Associate Justice Allison Danner

BY BRADEN CARTWRIGHT
Daily Post Staff Writer

A Court of Appeal today (March 20) ordered the city of Palo Alto to give a developer his money back that was supposed to be spent on a downtown parking garage that never got built.

Justice Allison Danner found that the city violated the state’s Mitigation Fee Act by failing to spend developer Chop Keenan’s parking fees within five years.

Keenan paid the city $906,900 in December 2013 rather than build 16 parking spaces for a new office building at the corner of Hamilton Avenue and High Street.

The fee was put into a fund that the city created in 1995 by charging developers an “in-lieu” fee of $111,861 for each space they choose not to build. The fund has been used to build two garages and today has a balance of $6.1 million, including Keenan’s fees.

The city also requires developers to pay in-lieu fees for parks, libraries, housing and public art.

The Mitigation Fee Act which requires council to pass a resolution every five years saying how much in fees they’ve collected, and when the money will be used.

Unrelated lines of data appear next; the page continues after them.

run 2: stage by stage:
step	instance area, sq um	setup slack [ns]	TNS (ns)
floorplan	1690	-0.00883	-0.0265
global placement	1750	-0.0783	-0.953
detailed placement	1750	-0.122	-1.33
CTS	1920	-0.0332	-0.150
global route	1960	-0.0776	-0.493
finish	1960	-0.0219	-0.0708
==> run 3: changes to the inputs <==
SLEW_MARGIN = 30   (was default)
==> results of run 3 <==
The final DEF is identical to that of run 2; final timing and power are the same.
### src/rtl/trial_node_picker.sv
module trial_node_picker #(
  parameter int WORD_W   = 96,
  parameter int GRP_W    = 12,
  parameter int MAX_COLS = 24,
  localparam int NGRP    = WORD_W / GRP_W,
  localparam int COL_W   = $clog2(MAX_COLS),
  localparam int BIT_W   = $clog2(WORD_W),
  localparam int LEN_W   = $clog2(MAX_COLS + 1),
  localparam int LOC_W   = $clog2(GRP_W)
) (
  input  logic              clk,
  input  logic              rst_n,
  input  logic              cfg_we,
  input  logic [COL_W-1:0]  cfg_slot,
  input  logic [COL_W-1:0]  cfg_col,
  input  logic [LEN_W-1:0]  cfg_len,
  input  logic              restart,
  input  logic              req,
  output logic              rd_en,
  output logic [COL_W-1:0]  rd_addr,
  input  logic [WORD_W-1:0] rd_data,
  output logic              wr_en,
  output logic [COL_W-1:0]  wr_addr,
  output logic [WORD_W-1:0] wr_data,
  output logic              found,
  output logic [COL_W-1:0]  sel_col,
  output logic [BIT_W-1:0]  sel_bit,
  output logic [WORD_W-1:0] sel_vec,
  output logic              exhausted
);

  logic [COL_W-1:0]  order_q [MAX_COLS];
  logic [COL_W-1:0]  pos_q;
  logic              busy_q;

  logic [NGRP-1:0]   grp_any;
  logic [NGRP-1:0]   grp_pick;
  logic [GRP_W-1:0]  grp_bits [NGRP];
  logic [GRP_W-1:0]  grp_low  [NGRP];
  logic [LOC_W-1:0]  grp_idx  [NGRP];
  logic [WORD_W-1:0] pick_vec;
  logic [BIT_W-1:0]  pick_bit;
  logic              zero_n;

  for (genvar g = 0; g < NGRP; g++) begin : g_grp
    assign grp_bits[g] = rd_data[g*GRP_W +: GRP_W];
    assign grp_any[g]  = |grp_bits[g];
    assign grp_low[g]  = grp_bits[g] & (~grp_bits[g] + 1'b1);
    assign pick_vec[g*GRP_W +: GRP_W] = grp_pick[g] ? grp_low[g] : '0;

    always_comb begin
      grp_idx[g] = '0;
      for (int i = GRP_W - 1; i >= 0; i--)
        if (grp_bits[g][i]) grp_idx[g] = LOC_W'(i);
    end
  end

  assign grp_pick = grp_any & (~grp_any + 1'b1);
  assign zero_n   = |grp_any;

  always_comb begin
    pick_bit = '0;
    for (int g = 0; g < NGRP; g++)
      if (grp_pick[g]) pick_bit = BIT_W'(g * GRP_W) + BIT_W'(grp_idx[g]);
  end

  logic last_slot, start_ok, step, hit, drained;

  assign last_slot = (LEN_W'(pos_q) + 1'b1) >= cfg_len;
  assign start_ok  = !busy_q && req && !exhausted && !restart && (cfg_len != '0);
  assign step      = busy_q && !restart && !zero_n && !last_slot;
  assign hit       = busy_q && !restart && zero_n;
  assign drained   = busy_q && !restart && !zero_n && last_slot;

  assign rd_en   = start_ok || step;
  assign rd_addr = step ? order_q[COL_W'(pos_q + 1'b1)] : order_q[pos_q];
  assign wr_en   = hit;
  assign wr_addr = order_q[pos_q];
  assign wr_data = rd_data ^ pick_vec;

  for (genvar s = 0; s < MAX_COLS; s++) begin : g_order
    always_ff @(posedge clk or negedge rst_n) begin
      if (!rst_n)                                order_q[s] <= COL_W'(s);
      else if (cfg_we && cfg_slot == COL_W'(s)) order_q[s] <= cfg_col;
    end
  end

  always_ff @(posedge clk or negedge rst_n) begin
    if (!rst_n) begin
      busy_q    <= 1'b0;
      pos_q     <= '0;
      exhausted <= 1'b0;
      found     <= 1'b0;
      sel_col   <= '0;
      sel_bit   <= '0;
      sel_vec   <= '0;
    end else if (restart) begin
      busy_q    <= 1'b0;
      pos_q     <= '0;
      exhausted <= 1'b0;
      found     <= 1'b0;
    end else begin
      found <= hit;
      if (hit) begin
        sel_col <= order_q[pos_q];
        sel_bit <= pick_bit;
        sel_vec <= pick_vec;
        busy_q  <= 1'b0;
      end
      if (step) pos_q <= pos_q + 1'b1;
      if (drained) begin
        busy_q    <= 1'b0;
        exhausted <= 1'b1;
      end
      if (!busy_q && req && !exhausted && cfg_len == '0) exhausted <= 1'b1;
      if (start_ok) busy_q <= 1'b1;
    end
  end

endmodule
--- src/rtl/jtag_shift_pkg.sv ---
package jtag_shift_pkg;
  typedef enum logic [1:0] {
    OP_TAP_RESET = 2'd0,
    OP_GOTO_IR   = 2'd1,
    OP_GOTO_DR   = 2'd2,
    OP_SHIFT     = 2'd3
  } jsm_op_e;

  typedef enum logic [1:0] {
    ST_IDLE = 2'd0,
    ST_NAV  = 2'd1,
    ST_DATA = 2'd2
  } jsm_state_e;

  localparam int PAT_W = 6;

  // TMS walk, bit 0 is sent first
  function automatic logic [PAT_W-1:0] nav_pattern(input jsm_op_e o);
    case (o)
      OP_TAP_RESET: return 6'b011111;
      OP_GOTO_IR:   return 6'b000011;
      default:      return 6'b000001;
    endcase
  endfunction

  function automatic logic [2:0] nav_steps(input jsm_op_e o);
    case (o)
      OP_TAP_RESET: return 3'd6;
      OP_GOTO_IR:   return 3'd4;
      default:      return 3'd3;
    endcase
  endfunction
endpackage

--- src/rtl/jsm_half_timer.sv ---
module jsm_half_timer #(
  parameter int HALF_DIV = 2
) (
  input  logic clk,
  input  logic rst,
  input  logic run,
  output logic half_end
);
  localparam int HD = (HALF_DIV < 1) ? 1 : HALF_DIV;
  localparam int CW = (HD > 1) ? $clog2(HD) : 1;

  logic [CW-1:0] cnt_q;

  assign half_end = (cnt_q == CW'(HD - 1));

  always_ff @(posedge clk) begin
    if (rst || !run)   cnt_q <= '0;
    else if (half_end) cnt_q <= '0;
    else               cnt_q <= cnt_q + CW'(1);
  end
endmodule

--- src/rtl/jsm_shift_path.sv ---
module jsm_shift_path #(
  parameter int W  = 32,
  parameter int LW = $clog2(W + 1)
) (
  input  logic          clk,
  input  logic          rst,
  input  logic          load,
  input  logic [W-1:0]  word_in,
  input  logic [LW-1:0] len_in,
  input  logic          msb_in,
  input  logic          step,
  input  logic          tdo,
  output logic          first_bit,
  output logic          nxt_bit,
  output logic [W-1:0]  word_q,
  output logic [W-1:0]  word_nxt
);
  logic [W-1:0]  sreg_q, mask_q, top_q;
  logic [LW-1:0] len_q;
  logic          msb_q;
  logic [W-1:0]  in_hi, reg_hi;

  function automatic logic [W-1:0] len_mask(input logic [LW-1:0] n);
    return {W{1'b1}} >> (W - int'(n));
  endfunction

  assign in_hi     = word_in >> (len_in - LW'(1));
  assign first_bit = msb_in ? in_hi[0] : word_in[0];
  assign reg_hi    = sreg_q >> (len_q - LW'(2));
  assign nxt_bit   = msb_q ? reg_hi[0] : sreg_q[1];
  assign word_nxt  = msb_q ? (((sreg_q << 1) | W'(tdo)) & mask_q)
                           : ((sreg_q >> 1) | (tdo ? top_q : '0));
  assign word_q    = sreg_q;

  always_ff @(posedge clk) begin
    if (rst) begin
      sreg_q <= '0;
      mask_q <= '0;
      top_q  <= '0;
      len_q  <= '0;
      msb_q  <= 1'b0;
    end else if (load) begin
      sreg_q <= word_in & len_mask(len_in);
      mask_q <= len_mask(len_in);
      top_q  <= W'(1) << (len_in - LW'(1));
      len_q  <= len_in;
      msb_q  <= msb_in;
    end else if (step) begin
      sreg_q <= word_nxt;
    end
  end
endmodule

--- src/rtl/jtag_shift_master.sv ---
module jtag_shift_master
  import jtag_shift_pkg::*;
#(
  parameter int W        = 32,
  parameter int HALF_DIV = 2,
  parameter int LW       = $clog2(W + 1)
) (
  input  logic          clk,
  input  logic          rst,
  input  logic          start,
  input  logic [1:0]    op,
  input  logic [LW-1:0] shift_len,
  input  logic          msb_first,
  input  logic          end_shift,
  input  logic          ret_idle,
  input  logic [W-1:0]  tx_word,
  input  logic          tdo,
  output logic          busy,
  output logic          done,
  output logic [W-1:0]  rx_word,
  output logic          tck,
  output logic          tms,
  output logic          tdi
);
  jsm_state_e       state_q;
  jsm_op_e          op_in;
  logic             tck_q, tms_q, tdi_q, done_q;
  logic [W-1:0]     rx_q;
  logic [PAT_W-1:0] pat_q;
  logic [2:0]       nav_left_q;
  logic [LW-1:0]    bits_left_q, len_eff;
  logic             end_q, ret_q, is_shift_q;
  logic             half_end, accept, dp_step;
  logic             dp_first, dp_nxt;
  logic [W-1:0]     dp_word, dp_word_nxt;

  assign op_in   = jsm_op_e'(op);
  assign len_eff = (shift_len == '0)         ? LW'(1) :
                   (int'(shift_len) > W)     ? LW'(W) : shift_len;
  assign accept  = start && (state_q == ST_IDLE);
  assign dp_step = (state_q == ST_DATA) && half_end && tck_q;

  jsm_half_timer #(.HALF_DIV(HALF_DIV)) u_timer (
    .clk      (clk),
    .rst      (rst),
    .run      (state_q != ST_IDLE),
    .half_end (half_end)
  );

  jsm_shift_path #(.W(W), .LW(LW)) u_path (
    .clk       (clk),
    .rst       (rst),
    .load      (accept && (op_in == OP_SHIFT)),
    .word_in   (tx_word),
    .len_in    (len_eff),
    .msb_in    (msb_first),
    .step      (dp_step),
    .tdo       (tdo),
    .first_bit (dp_first),
    .nxt_bit   (dp_nxt),
    .word_q    (dp_word),
    .word_nxt  (dp_word_nxt)
  );

  always_ff @(posedge clk) begin
    if (rst) begin
      state_q     <= ST_IDLE;
      tck_q       <= 1'b1;
      tms_q       <= 1'b1;
      tdi_q       <= 1'b1;
      done_q      <= 1'b0;
      rx_q        <= '0;
      pat_q       <= '0;
      nav_left_q  <= '0;
      bits_left_q <= '0;
      end_q       <= 1'b0;
      ret_q       <= 1'b0;
      is_shift_q  <= 1'b0;
    end else begin
      done_q <= 1'b0;
      case (state_q)
        ST_IDLE: begin
          if (start) begin
            tck_q      <= 1'b0;
            is_shift_q <= (op_in == OP_SHIFT);
            if (op_in == OP_SHIFT) begin
              state_q     <= ST_DATA;
              bits_left_q <= len_eff;
              end_q       <= end_shift;
              ret_q       <= ret_idle;
              tdi_q       <= dp_first;
              tms_q       <= end_shift && (len_eff == LW'(1));
            end else begin
              state_q    <= ST_NAV;
              pat_q      <= nav_pattern(op_in);
              nav_left_q <= nav_steps(op_in);
              tms_q      <= nav_pattern(op_in)[0];
            end
          end
        end
        ST_NAV: begin
          if (half_end) begin
            if (!tck_q) begin
              tck_q <= 1'b1;
            end else if (nav_left_q > 3'd1) begin
              tck_q      <= 1'b0;
              pat_q      <= pat_q >> 1;
              nav_left_q <= nav_left_q - 3'd1;
              tms_q      <= pat_q[1];
            end else begin
              state_q <= ST_IDLE;
              done_q  <= 1'b1;
              if (is_shift_q) rx_q <= dp_word;
            end
          end
        end
        ST_DATA: begin
          if (half_end) begin
            if (!tck_q) begin
              tck_q <= 1'b1;
            end else if (bits_left_q > LW'(1)) begin
              tck_q       <= 1'b0;
              bits_left_q <= bits_left_q - LW'(1);
              tdi_q       <= dp_nxt;
              tms_q       <= end_q && (bits_left_q == LW'(2));
            end else begin
              tdi_q <= 1'b1;
              if (end_q) begin
                state_q    <= ST_NAV;
                tck_q      <= 1'b0;
                tms_q      <= 1'b1;
                pat_q      <= PAT_W'(1);
                nav_left_q <= ret_q ? 3'd2 : 3'd1;
              end else begin
                state_q <= ST_IDLE;
                done_q  <= 1'b1;
                rx_q    <= dp_word_nxt;
              end
            end
          end
        end
        default: state_q <= ST_IDLE;
      endcase
    end
  end

  assign busy    = (state_q != ST_IDLE);
  assign done    = done_q;
  assign rx_word = rx_q;
  assign tck     = tck_q;
  assign tms     = tms_q;
  assign tdi     = tdi_q;
endmodule

--- config.mk ---
export PLATFORM = sky130hd
export DESIGN_NAME = jtag_shift_master
export DESIGN_NICKNAME = d
export VERILOG_FILES = /design/src/rtl/jtag_shift_pkg.sv /design/src/rtl/jsm_half_timer.sv /design/src/rtl/jsm_shift_path.sv /design/src/rtl/jtag_shift_master.sv
export SDC_FILE = /design/constraint.sdc
export NUM_CORES = 1
export LEC_CHECK = 0
export BUFFER_PORTS_ARGS = -buffer_cell sky130_fd_sc_hd__buf_2
export CAP_MARGIN = 20
export CORE_MARGIN = 3
export CORE_UTILIZATION = 55
export DETAILED_ROUTE_END_ITERATION = 6
export GPL_TIMING_DRIVEN = 0
export PLACE_DENSITY_LB_ADDON = 0.08
export RECOVER_POWER = 50
export SLEW_MARGIN = 20
export SYNTH_ARGS = -nofsm -noshare
export SYNTH_HDL_FRONTEND = slang
export SYNTH_SLANG_ARGS = --single-unit
--- constraint.sdc ---
create_clock -name clk -period 10.1 [get_ports clk]
set_input_delay 2.02 -clock clk [delete_from_list [all_inputs] [get_ports clk]]
set_output_delay 2.02 -clock clk [all_outputs]
set_load 0.01 [all_outputs]
* Word level (Yosys, flattened, before mapping)
Index checks and enable logic that the tools add are counted.
Word-level totals: bits in registers 160, input port bits 47, output and inout bits 37, logic and storage cells 168
Operators by class: add/sub/neg operators 6, magnitude comparators 3, eq/ne operators 21, shift-type cells 4, muxes and demuxes 86, bitwise operators 4, reduce and logical (&&, ||, !) cells 26
Operators with widths (count):
- $mux 32 | 12
- $mux 6 | 16
- $and 32x32->32 | 2
- $pmux 32 s2 | 1
- $shr 32x6->1 | 2
- $or 31x32->32 | 1
- $or 32x1->32 | 1
- $shl 1x6->32 const A | 1
- $shr 32x32->32 const A | 1
- $mux 1 | 29
- $mux 3 | 9
- $ne 2x2->1 const B | 10
- $mux 2 | 9
- $pmux 6 s3 | 1
- $pmux 6 s2 | 1
- $sub 6x1->6 const B | 2
- $pmux 5 s2 | 1
- $reduce_and 10->1 | 1
- $pmux 3 s3 | 1
- $reduce_and 9->1 | 1
- $ne 2x1->1 const B | 4
- $reduce_and 8->1 | 1
- $reduce_bool 2->1 | 4
- $reduce_and 7->1 | 1
- 28 further kinds | 38

* Longest topological paths before layout
Gate-level depths: netlist of run 1.
word-level depth 9, depth in mapped cells 13, gate-level depth less buffers 11

* By module
From an unflattened synthesis of run 1, not the netlist that was laid out.
Unflattened totals: cells, all modules 1041, area, all modules 8790.9 um^2
Modules (own cells, without submodules):
- jsm_shift_path | instances 1, cells an instance 698, area each 5731.7 um^2, seq. area each 2062.0 um^2
- jtag_shift_master | instances 1, cells an instance 341, area each 3026.7 um^2, seq. area each 1081.0 um^2
- jsm_half_timer | instances 1, cells an instance 2, area each 32.5 um^2, seq. area each 20.0 um^2

* Least setup slack after synthesis of run 1
No wires, ideal clock.
path kind input to register, start in shift_len[3], end reg u_path.sreg_q[27], in the netlist u_path.word_q[27], library setup time 86 ps, data arrival time 4662 ps, data required time 10014 ps, slack 5352 ps, stages on the path 13, path buffers 4, path through buf_2 -> nor4_1 -> o21ai_1 -> clkbuf_1 -> ha_1 -> clkbuf_1 -> nor2_1 -> nor2_1 -> nand2_1 -> clkbuf_1 -> nor4_2 -> o211ai_1 -> a211oi_1
On the way: word-level cells in the longest chain between the ends 7, elaborated cells between the ends (all ways) 8, classes of those cells add/sub (1); order compare (1); shift (1); mux (3); bitwise (1); reduce/logical (1)
Ends and longest elaborated chain:
- start: declaration | line jtag_shift_master.sv:12 | input logic [LW-1:0] shift_len,
- $gt 6x6->1 | line jtag_shift_master.sv:39 | (int'(shift_len) > W) ? LW'(W) : shift_len;
- $mux 6 | line jtag_shift_master.sv:39
- $mux 6 * | line jtag_shift_master.sv:38 | assign len_eff = (shift_len == '0) ? LW'(1) :
- $sub 6x6->7 * | line jsm_shift_path.sv:24 | return {W{1'b1}} >> (W - int'(n));
- $shr 32x32->32 * | line jsm_shift_path.sv:24
- $and 32x32->32 * | line jsm_shift_path.sv:43 | sreg_q <= word_in & len_mask(len_in);
- $mux 32 * | line jsm_shift_path.sv:42 | end else if (load) begin
- end signal: assignment | line jsm_shift_path.sv:43
- end signal: assignment | line jsm_shift_path.sv:49 | sreg_q <= word_nxt;
- end: declaration | line jsm_shift_path.sv:18 | logic [W-1:0] sreg_q, mask_q, top_q;
Every way passes the cells marked *; elsewhere a longest branch is shown, timed or not. A chain may end at the register's enable or synchronous reset.

* Final worst setup path of run 1
start in shift_len[3], end reg u_path.sreg_q[26], in the netlist u_path.word_q[26]
The elaborated chain is that of the path after synthesis.

==> results.txt, run 1 <==
----------------------------------------------------
[Yosys]
  Top cells by area in the synthesized netlist ... dfxtp_1, nor2_1, a211oi_1
  Post-synth top area share ... 38.51%
  Synth Flop Type ... dfxtp_1
  Synthesized Nets ... 1075
  Cell area after technology mapping ... 0.008214 sq mm
  Number of flops mapped to enable cells by yosys ... 0
  Register bit total from synthesis ... 158
  Async set-or-reset flop fraction in the synthesized netlist ... 0%
  Synth Instances ... 1014
  Cell taking the most area after synthesis ... dfxtp_1
  Warning count from the yosys run ... 0
  Average instance area after synthesis ... 8.101 sq um
  Register area share after synthesis ... 38.51%
  Distinct cell type count after synthesis ... 64

[Clocking]
  Quantity of hold-fixing buffers added after cts ... 0
  H-tree depth reported by CTS ... 4
  Number of buffers created by CTS ... 17
  Clock slew at the register clock pins of the worst setup and hold paths ... 0.06 ns
  Root buffer selected by CTS ... clkbuf_16
  Postcts setup bufs ... 0
  Number of gates given a new drive strength after cts ... 0
  TritonCTS clock tree ... yes
  Clk buf depth ... 2
  Clk sinks ... 158
  Later-pin clock latency in the skew report ... 0.45 ns

[Final layout]
  Most frequent standard cell in the layout excluding fill and tap cells ... nor2_1
  Inserted Diodes ... 0
  Share of layout cells above drive strength 1 ... 9.164%
  Filler Cells Inserted ... 1370
  Most frequent cells in the layout ... nor2_1, dfxtp_1, clkbuf_1
  Final net count ... 1172
  Layout-stage area growth over the synthesis result ... 14.49%
  Summed area of non-filler cells in the final layout ... 0.009404 sq mm

[STA]
  Final critical-path share of the clock period ... 73.96%
  Unrepaired setup endpoints after global routing ... false
  Total Negative Setup Slacks ... 0 ns
  Endpoints failing hold ... 0
  Max-slew violations ... 6
  Fmax ... 0.1339 GHz
  Final clock skew ... 0.01293 ns
  Total of endpoints with negative setup slack in the final report ... 0
  Tmin final ... 7.470 ns
  Worst slack on hold paths ... 0.4618 ns
  Slew headroom ... -3.544%
  Least-Margin Pin Slew ... 1.537 ns

[Place]
  Weighted congestion at the end of routability-driven global placement ... 1.047
  Placed instance area ... 0.008846 sq mm
  Number of port buffers ... 78
  Half-perimeter wire length of the detailed placement result ... 25.34 mm

[Global route]
  Global Route Usage Sum ... 41.67%
  Grt ovf ... 0
  First-pass GRT wire length ... 50.56 mm
  Vias in the first global route ... 8147
  Maximum number of pins on one net before global-route repair ... 17
  Initial antenna violation count ... 0

[Worst setup path]
  Top fanout value on the critical path ... 12
  Capturing element type of the critical path ... register
  Arr. time, crit path ... 7.83 ns
  Critical Path RT ... 10.46 ns
  RR Startpoint ... state_q[0]
  Kind of launch point of the worst setup path ... input pin
  Worst Setup SP ... shift_len[3]
  Worst Path Class, Setup ... input pin to register

[Pwr]
  Standby leakage power ... 3.133 nW
  Total power per unit cell area ... 232.8 mW/mm^2
  Worst IR drop on VDD ... 0.1489 mV

[Worst hold path]
  Min-delay worst type ... register to register
  Hold Path Origin ... is_shift_q

[Drt]
  Routed wire length ... 34.72 mm
  Vias ... 9059
  Top layer used by detailed routing ... met4
  Met1 routed wirelength after detailed routing ... 13.25 mm
  DR pass1 iterations ... 7
  Remaining DRCs ... 4
  Initial DRC Count ... 1393
  Metal2 WL ... 14.31 mm
  WL/cell ... 26.54 um
  Wire length on met3 ... 4.845 mm
  Detail Route Antenna Nets ... 0
  Vias per inst ... 6.926

[Floorplanning]
  Core Footprint ... 0.01459 sq mm
  Die height ... 128.2 um
  Die area ... 0.01644 sq mm
  Rows ... 44
  Width of the chip ... 128.2 um
  Boundary pin count ... 84
  Initial Utilization ... 56.30%

[Status]
  Status ... finished, violations left
  Violations in the final reports ... design-rule violations, max-capacitance violations, max-slew violations

[Flow run]
  Number of max-capacitance violations reported ... 1

----------------------------------------------------
-- per-layer routing --
metal	GRT usage, %	vias up
met5	0	-
met4	24.41	0
met3	15.54	176
met2	58.99	757
met1	54.04	4192
li1	-	3934
-- Yosys cell counts (2+ instances only) --
library cell and n:
a31oi_1 6, nor3_1 14, inv_1 22, nand2b_1 4, mux2i_1 39, or2_2 3
nor2b_1 6, nand3b_1 2, xnor2_1 4, a311oi_1 12, buf_2 5, o21bai_1 3
mux4_2 9, o211ai_1 7, dfxtp_1 158, ha_1 14, xor2_1 3, nor4_1 6
nand3_1 46, nand2_1 74, a41oi_1 2, nand4_1 10, a22oi_1 40, o21ai_0 63
a32oi_1 26, a221o_1 3, nor2_1 159, a221oi_1 4, buf_1 3, clkbuf_1 77
nor4_2 2, nand4bb_1 2, a2bb2oi_1 3, o21ai_1 5, a21oi_1 75, and2_1 7
nor3b_1 3, a211o_1 3, a211oi_1 61, and3_1 2, mux2_2 4
-- layout make-up --
| type | count | area [sq um] | share of cell area, % |
|---|---|---|---|
| buffer | 87 | 342.8 | 3.646 |
| clock buffer | 23 | 488.0 | 5.189 |
| clock inverter | 9 | 108.9 | 1.158 |
| inverter | 24 | 90.09 | 0.9580 |
| multi-input combinational | 745 | 4638 | 49.32 |
| sequential | 158 | 3163 | 33.63 |
| tap | 184 | 230.2 | 2.448 |
| timing repair buffer | 78 | 342.8 | 3.646 |
-- through the flow --
step                cells  power [mW]  utilization, %  setup WS, ns
floorplan            1014       1.271               -         5.352
global placement     1276       1.516           60.56         3.393
detailed placement   1276       1.527           60.63         3.472
CTS                  1308       2.174           64.73         3.877
global route         1308       2.271           64.46         2.554
finish               1308       2.189           64.46         2.631
-- power by group --
part | internal, mW | switching (mW) | total, mW
clock | 0.390 | 0.271 | 0.661
combinational | 0.239 | 0.468 | 0.707
sequential | 0.731 | 0.0904 | 0.822
total | 1.36 | 0.829 | 2.19
-- sequential cells by signal, summed over array words and instances (netlist names) --
| register | flops |
|---|---|
| nav_left_q | 3 |
| u_path.len_q | 6 |
| is_shift_q | 1 |
| u_timer.half_end | 1 |
| u_path.word_q | 32 |
| done | 1 |
| tms | 1 |
| ret_q | 1 |
| bits_left_q | 6 |
| pat_q | 4 |
| tck | 1 |
| u_path.top_q | 32 |
| tdi | 1 |
| state_q | 2 |
| rx_word | 32 |
| u_path.mask_q | 32 |
| u_path.msb_q | 1 |
| end_q | 1 |
-- cells by family after synthesis --
group | Yosys count | synth area share, %
fa+ha+maj | 14 | 2.133
simple gates | 347 | 19.01
xor+xnor | 8 | 1.082
flops | 158 | 38.51
buf+inv | 111 | 5.286
compound gates | 324 | 26.22
mux | 52 | 7.768
-- final timing paths --
kind	endpoint	slack (ns)	cells after the start
worst min-delay path	is_shift_q	0.46	2
worst min register to register	is_shift_q	0.46	2
worst max register to register	u_path.word_q[1]	6.63	8
worst max-delay path	u_path.word_q[26]	2.63	13
-- worst max-delay path: stages --
cell and delay [ns]:
clkbuf_1 0.38, nor4_1 0.13, o21ai_0 1.19, clkbuf_1 0.83, ha_1 0.32, clkbuf_1 0.54, nor2_1 0.17, nor2_1 0.76
nand2_1 0.15, clkbuf_1 0.35, nor4_2 0.58, a22oi_1 0.13, a211oi_1 0.26
(Power assumes the default switching activity.)
==> run 2, diff against run 1 <==
- clock period: 10.1 -> 7.7 ns (I/O delays scaled with it)
==> run 2 against run 1 <==
Effect of this change: core utilization barely moved; combinational power rose by 31%; largest cell class unchanged; wire length fell by 0.19%; count of clock-buffer cells in the layout did not move; via count fell by 0.33%; register-to-register slack got worse by 2.4 ns; clock power rose by 31%; the flow still finishes with violations (design-rule violations, max-capacitance violations, max-slew violations); non-clock buffer count did not move; die area did not move; final cell count did not move.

If the city doesn’t have a project on the horizon, then the act says the fees are supposed to go back to the developer, Danner ruled in her opinion, which two other judges concurred with.

For a few years, council talked about using the parking in-lieu fees to build a new garage at the corner of Hamilton Avenue and Waverley Street.

But council members shelved the plans in February 2019 because they were concerned about the cost, the environmental impact and whether there was a need. The city is now looking at using the lot for affordable housing.

Keenan sued in May 2020. The city then passed a resolution accounting for its in-lieu fees, but Danner ruled that the city acted too late.

Keenan is also entitled to recover his attorney’s fees from the city, Danner said.

1 Comment

  1. More negligence and amateurish errors by our PA council and city manager it seems. Forfeiting $1M to improve our quality of life because they forgot to spend it? Just wow.